01/12/2010

Cartas de Lille IX

De repente todas as escolhas se tornaram caminhos errados. Entre uma esquerda e uma direita, eu fui nas duas direcções. Estou ainda ofegante e sei agora que o cansaço foi todo ele vão, porque no fundo nunca saí do mesmo lugar. Tenho saudades de mim própria. Saudades de ser inteira. Dizem que soltar amarras e partir sozinha me encheu de tudo, mas ninguém fala disto que em mim se rompeu e me impede de estar perto ou longe de ti.
Eu hoje só queria voltar a casa. Voltar ao calor de uma avó que nunca nos pediu nada. Voltar à pele daquele Verão em Barcelona quando chuva e sol nos abraçavam em simultâneo. Voltar àquela noite sem maquilhagem ou expectativas quando a minha vida mudou sem eu saber.

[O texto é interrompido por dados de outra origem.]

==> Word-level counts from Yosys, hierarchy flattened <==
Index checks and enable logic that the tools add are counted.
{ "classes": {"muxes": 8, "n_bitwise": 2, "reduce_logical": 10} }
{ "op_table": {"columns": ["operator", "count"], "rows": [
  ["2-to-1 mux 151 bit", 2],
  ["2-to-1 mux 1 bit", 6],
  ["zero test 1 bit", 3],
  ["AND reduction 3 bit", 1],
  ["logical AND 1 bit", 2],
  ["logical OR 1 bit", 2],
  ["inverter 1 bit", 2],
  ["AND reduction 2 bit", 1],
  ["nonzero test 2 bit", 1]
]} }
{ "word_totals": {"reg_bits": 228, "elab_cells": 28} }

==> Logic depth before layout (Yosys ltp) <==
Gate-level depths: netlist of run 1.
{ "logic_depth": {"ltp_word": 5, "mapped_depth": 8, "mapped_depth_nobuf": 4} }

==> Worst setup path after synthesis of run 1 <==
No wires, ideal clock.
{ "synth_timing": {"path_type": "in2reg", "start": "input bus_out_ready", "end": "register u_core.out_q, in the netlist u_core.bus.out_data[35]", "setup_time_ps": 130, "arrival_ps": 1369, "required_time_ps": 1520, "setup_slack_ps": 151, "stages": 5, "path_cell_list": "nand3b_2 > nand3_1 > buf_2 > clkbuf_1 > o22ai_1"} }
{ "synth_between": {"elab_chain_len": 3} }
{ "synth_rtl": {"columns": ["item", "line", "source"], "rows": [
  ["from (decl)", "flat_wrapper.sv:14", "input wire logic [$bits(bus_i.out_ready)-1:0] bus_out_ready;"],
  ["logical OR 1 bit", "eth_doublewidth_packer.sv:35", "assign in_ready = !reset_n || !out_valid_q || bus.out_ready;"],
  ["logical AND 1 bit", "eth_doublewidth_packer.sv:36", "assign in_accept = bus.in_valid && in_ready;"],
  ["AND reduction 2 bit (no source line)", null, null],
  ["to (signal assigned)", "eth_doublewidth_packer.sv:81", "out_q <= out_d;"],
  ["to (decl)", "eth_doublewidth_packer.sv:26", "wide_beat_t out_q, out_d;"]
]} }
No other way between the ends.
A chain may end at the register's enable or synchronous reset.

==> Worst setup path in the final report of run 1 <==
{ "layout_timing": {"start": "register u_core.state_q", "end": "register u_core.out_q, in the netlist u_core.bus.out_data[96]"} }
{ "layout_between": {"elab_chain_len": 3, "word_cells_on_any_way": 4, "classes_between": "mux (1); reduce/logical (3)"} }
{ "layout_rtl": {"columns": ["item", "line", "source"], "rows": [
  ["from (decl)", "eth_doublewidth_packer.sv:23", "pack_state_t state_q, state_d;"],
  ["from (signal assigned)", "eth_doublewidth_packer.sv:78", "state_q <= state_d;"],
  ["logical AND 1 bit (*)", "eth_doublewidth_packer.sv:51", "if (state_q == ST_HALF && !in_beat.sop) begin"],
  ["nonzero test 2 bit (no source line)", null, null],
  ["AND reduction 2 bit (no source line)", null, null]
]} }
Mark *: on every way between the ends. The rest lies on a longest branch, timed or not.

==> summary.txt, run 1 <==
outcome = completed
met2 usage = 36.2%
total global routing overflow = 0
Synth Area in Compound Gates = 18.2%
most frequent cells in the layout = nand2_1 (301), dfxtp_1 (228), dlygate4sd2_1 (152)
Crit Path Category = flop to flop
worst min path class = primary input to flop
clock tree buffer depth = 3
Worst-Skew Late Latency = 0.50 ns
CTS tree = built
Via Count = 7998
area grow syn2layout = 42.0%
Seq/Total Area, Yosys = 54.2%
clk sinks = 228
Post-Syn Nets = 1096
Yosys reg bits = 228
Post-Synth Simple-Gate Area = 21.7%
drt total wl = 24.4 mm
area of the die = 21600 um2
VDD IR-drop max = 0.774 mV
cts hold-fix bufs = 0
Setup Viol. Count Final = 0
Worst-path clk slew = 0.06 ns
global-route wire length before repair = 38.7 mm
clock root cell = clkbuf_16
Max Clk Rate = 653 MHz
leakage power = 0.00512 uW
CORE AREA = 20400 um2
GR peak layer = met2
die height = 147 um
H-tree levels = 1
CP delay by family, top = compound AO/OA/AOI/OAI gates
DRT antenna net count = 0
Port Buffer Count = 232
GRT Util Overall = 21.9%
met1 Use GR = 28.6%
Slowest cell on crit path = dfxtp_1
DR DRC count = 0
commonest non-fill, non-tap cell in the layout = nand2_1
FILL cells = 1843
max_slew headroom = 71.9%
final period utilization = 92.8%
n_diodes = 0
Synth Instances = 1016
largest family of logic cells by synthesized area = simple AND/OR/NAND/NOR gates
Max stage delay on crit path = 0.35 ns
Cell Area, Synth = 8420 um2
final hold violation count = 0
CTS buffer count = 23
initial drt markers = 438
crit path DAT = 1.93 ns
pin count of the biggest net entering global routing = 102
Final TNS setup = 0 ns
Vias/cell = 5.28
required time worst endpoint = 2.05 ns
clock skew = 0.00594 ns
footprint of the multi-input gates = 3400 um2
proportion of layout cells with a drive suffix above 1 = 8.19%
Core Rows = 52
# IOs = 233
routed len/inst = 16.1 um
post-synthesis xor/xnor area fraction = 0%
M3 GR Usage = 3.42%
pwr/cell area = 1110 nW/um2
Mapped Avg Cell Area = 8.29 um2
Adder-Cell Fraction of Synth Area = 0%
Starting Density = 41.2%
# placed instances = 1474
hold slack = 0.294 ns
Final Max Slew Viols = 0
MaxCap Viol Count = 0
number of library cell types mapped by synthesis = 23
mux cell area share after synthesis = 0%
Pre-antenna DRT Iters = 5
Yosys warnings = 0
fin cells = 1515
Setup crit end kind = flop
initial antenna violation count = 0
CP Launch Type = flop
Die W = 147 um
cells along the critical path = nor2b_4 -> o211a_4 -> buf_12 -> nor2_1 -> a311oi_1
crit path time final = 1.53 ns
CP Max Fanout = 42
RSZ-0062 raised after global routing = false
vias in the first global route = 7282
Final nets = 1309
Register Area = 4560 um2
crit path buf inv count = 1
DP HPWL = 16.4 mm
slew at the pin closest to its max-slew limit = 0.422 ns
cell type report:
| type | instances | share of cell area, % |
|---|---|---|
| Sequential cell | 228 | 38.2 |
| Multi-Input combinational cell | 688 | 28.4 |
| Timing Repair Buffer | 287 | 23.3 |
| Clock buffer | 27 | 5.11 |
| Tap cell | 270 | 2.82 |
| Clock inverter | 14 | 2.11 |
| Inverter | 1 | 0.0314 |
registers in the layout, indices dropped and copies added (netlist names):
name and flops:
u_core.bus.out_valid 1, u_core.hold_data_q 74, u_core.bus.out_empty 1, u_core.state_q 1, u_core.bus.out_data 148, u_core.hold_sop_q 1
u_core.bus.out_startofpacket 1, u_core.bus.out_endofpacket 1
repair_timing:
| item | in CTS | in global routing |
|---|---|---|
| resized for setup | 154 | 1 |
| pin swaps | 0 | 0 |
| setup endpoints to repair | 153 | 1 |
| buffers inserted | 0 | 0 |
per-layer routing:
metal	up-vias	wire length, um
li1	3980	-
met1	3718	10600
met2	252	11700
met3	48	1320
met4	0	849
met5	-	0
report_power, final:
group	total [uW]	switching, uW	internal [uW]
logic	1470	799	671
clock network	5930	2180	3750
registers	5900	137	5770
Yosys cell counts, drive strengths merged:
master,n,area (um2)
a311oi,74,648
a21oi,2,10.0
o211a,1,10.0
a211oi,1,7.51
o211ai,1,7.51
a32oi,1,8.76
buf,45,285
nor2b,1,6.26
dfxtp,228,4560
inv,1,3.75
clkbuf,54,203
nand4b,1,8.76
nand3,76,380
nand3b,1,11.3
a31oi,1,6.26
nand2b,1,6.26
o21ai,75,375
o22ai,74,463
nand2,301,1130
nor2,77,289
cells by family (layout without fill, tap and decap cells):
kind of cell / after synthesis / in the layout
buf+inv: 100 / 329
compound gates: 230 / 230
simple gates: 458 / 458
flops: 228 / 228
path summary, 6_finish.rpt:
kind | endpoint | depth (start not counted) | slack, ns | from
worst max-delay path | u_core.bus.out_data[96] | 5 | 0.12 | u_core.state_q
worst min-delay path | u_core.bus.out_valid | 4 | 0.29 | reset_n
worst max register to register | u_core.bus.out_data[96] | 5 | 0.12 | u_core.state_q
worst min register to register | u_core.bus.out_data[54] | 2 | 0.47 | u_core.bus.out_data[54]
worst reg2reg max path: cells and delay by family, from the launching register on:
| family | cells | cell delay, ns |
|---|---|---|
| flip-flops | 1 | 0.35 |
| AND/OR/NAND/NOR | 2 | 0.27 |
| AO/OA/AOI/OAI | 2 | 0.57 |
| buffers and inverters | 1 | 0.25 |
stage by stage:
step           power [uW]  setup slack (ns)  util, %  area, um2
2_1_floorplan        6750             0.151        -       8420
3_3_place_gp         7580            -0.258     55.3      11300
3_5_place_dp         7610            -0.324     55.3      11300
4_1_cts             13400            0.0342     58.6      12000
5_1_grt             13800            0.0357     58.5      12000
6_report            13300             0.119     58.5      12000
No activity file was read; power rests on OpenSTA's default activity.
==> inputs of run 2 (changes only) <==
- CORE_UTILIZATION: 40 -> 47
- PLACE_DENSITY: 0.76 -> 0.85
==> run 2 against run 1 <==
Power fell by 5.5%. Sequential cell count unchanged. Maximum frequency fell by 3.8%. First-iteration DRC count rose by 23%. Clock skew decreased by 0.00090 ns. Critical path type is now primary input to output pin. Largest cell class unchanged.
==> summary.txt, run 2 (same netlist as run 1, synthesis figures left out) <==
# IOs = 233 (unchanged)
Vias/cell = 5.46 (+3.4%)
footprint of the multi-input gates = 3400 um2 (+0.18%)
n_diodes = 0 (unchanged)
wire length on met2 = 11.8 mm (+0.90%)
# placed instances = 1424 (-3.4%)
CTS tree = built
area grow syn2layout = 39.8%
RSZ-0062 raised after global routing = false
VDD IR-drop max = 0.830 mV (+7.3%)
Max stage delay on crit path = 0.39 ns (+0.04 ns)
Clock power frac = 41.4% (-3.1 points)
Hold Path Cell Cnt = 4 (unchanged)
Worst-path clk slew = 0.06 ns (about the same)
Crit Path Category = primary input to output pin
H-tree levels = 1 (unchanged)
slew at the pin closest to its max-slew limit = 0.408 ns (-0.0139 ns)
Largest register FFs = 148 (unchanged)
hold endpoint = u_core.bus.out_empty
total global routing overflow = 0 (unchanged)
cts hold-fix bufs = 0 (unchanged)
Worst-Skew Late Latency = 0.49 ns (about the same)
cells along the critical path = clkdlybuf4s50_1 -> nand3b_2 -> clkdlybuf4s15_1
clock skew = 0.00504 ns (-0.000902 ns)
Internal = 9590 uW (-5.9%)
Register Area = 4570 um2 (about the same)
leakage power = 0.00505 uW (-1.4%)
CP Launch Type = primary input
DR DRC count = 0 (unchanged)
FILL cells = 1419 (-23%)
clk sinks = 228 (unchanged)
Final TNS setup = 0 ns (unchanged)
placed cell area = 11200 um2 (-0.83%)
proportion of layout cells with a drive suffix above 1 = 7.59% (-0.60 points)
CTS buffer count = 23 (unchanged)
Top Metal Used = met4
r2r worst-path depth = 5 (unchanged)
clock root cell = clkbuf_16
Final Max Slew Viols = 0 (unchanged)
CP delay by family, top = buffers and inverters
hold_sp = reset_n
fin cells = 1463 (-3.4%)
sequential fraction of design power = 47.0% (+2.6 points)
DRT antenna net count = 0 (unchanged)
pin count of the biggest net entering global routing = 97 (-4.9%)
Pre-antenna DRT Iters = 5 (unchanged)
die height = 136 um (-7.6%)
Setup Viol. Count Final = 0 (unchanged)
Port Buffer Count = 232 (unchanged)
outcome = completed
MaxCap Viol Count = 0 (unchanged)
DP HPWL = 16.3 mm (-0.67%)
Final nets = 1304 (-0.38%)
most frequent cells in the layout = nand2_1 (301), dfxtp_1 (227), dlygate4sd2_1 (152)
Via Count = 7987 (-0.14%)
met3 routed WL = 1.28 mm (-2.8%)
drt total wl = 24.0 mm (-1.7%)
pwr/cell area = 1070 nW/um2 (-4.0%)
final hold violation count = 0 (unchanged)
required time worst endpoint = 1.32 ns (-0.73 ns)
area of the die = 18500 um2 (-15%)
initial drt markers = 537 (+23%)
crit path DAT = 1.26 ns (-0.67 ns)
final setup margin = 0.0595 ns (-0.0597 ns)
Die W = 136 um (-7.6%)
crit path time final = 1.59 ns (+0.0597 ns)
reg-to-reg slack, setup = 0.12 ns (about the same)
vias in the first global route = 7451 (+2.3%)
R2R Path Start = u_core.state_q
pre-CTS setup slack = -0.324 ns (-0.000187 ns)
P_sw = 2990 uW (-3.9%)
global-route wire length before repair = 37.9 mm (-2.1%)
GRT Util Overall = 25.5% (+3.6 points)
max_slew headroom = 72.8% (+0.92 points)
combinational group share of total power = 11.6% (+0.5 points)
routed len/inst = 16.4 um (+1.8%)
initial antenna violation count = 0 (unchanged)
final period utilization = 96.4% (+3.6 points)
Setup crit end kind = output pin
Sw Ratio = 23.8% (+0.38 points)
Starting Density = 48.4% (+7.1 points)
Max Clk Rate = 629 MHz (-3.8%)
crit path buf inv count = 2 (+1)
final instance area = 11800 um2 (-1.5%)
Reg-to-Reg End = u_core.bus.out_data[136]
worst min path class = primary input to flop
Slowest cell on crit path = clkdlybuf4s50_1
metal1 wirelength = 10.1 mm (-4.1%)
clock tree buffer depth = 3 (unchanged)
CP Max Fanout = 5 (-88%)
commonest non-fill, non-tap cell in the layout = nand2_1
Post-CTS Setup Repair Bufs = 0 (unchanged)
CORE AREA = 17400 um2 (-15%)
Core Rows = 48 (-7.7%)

Sinto-me partida. Não consigo voltar a Portugal, mas também não consigo ficar aqui. Sinto-me sozinha. A viver de intervalos de memória onde ninguém sabia quem eu era e por isso todos me podiam amar. Hoje sou o rasto queimado e flagrante de uma mulher que desprezo e lamento. Sou uma anedota para todos os homens que nalgum lugar me tocaram o cabelo e me fingiram dar a mão. O frio que nos mata vem de dentro e não se acalma com o calor de um segundo corpo. Revejo-me em flashes que nunca tive antes e sei finalmente que só queria que me protegesses de mim própria, do meu egoísmo e desta vontade visceral de me apaixonar. Perdoar-me será então o mais difícil dos passos. Perdoar-me e deixar a tristeza e o despeito cicatrizarem. Depois, enfim, voltar a fazer as malas e continuar à procurar o meu lugar.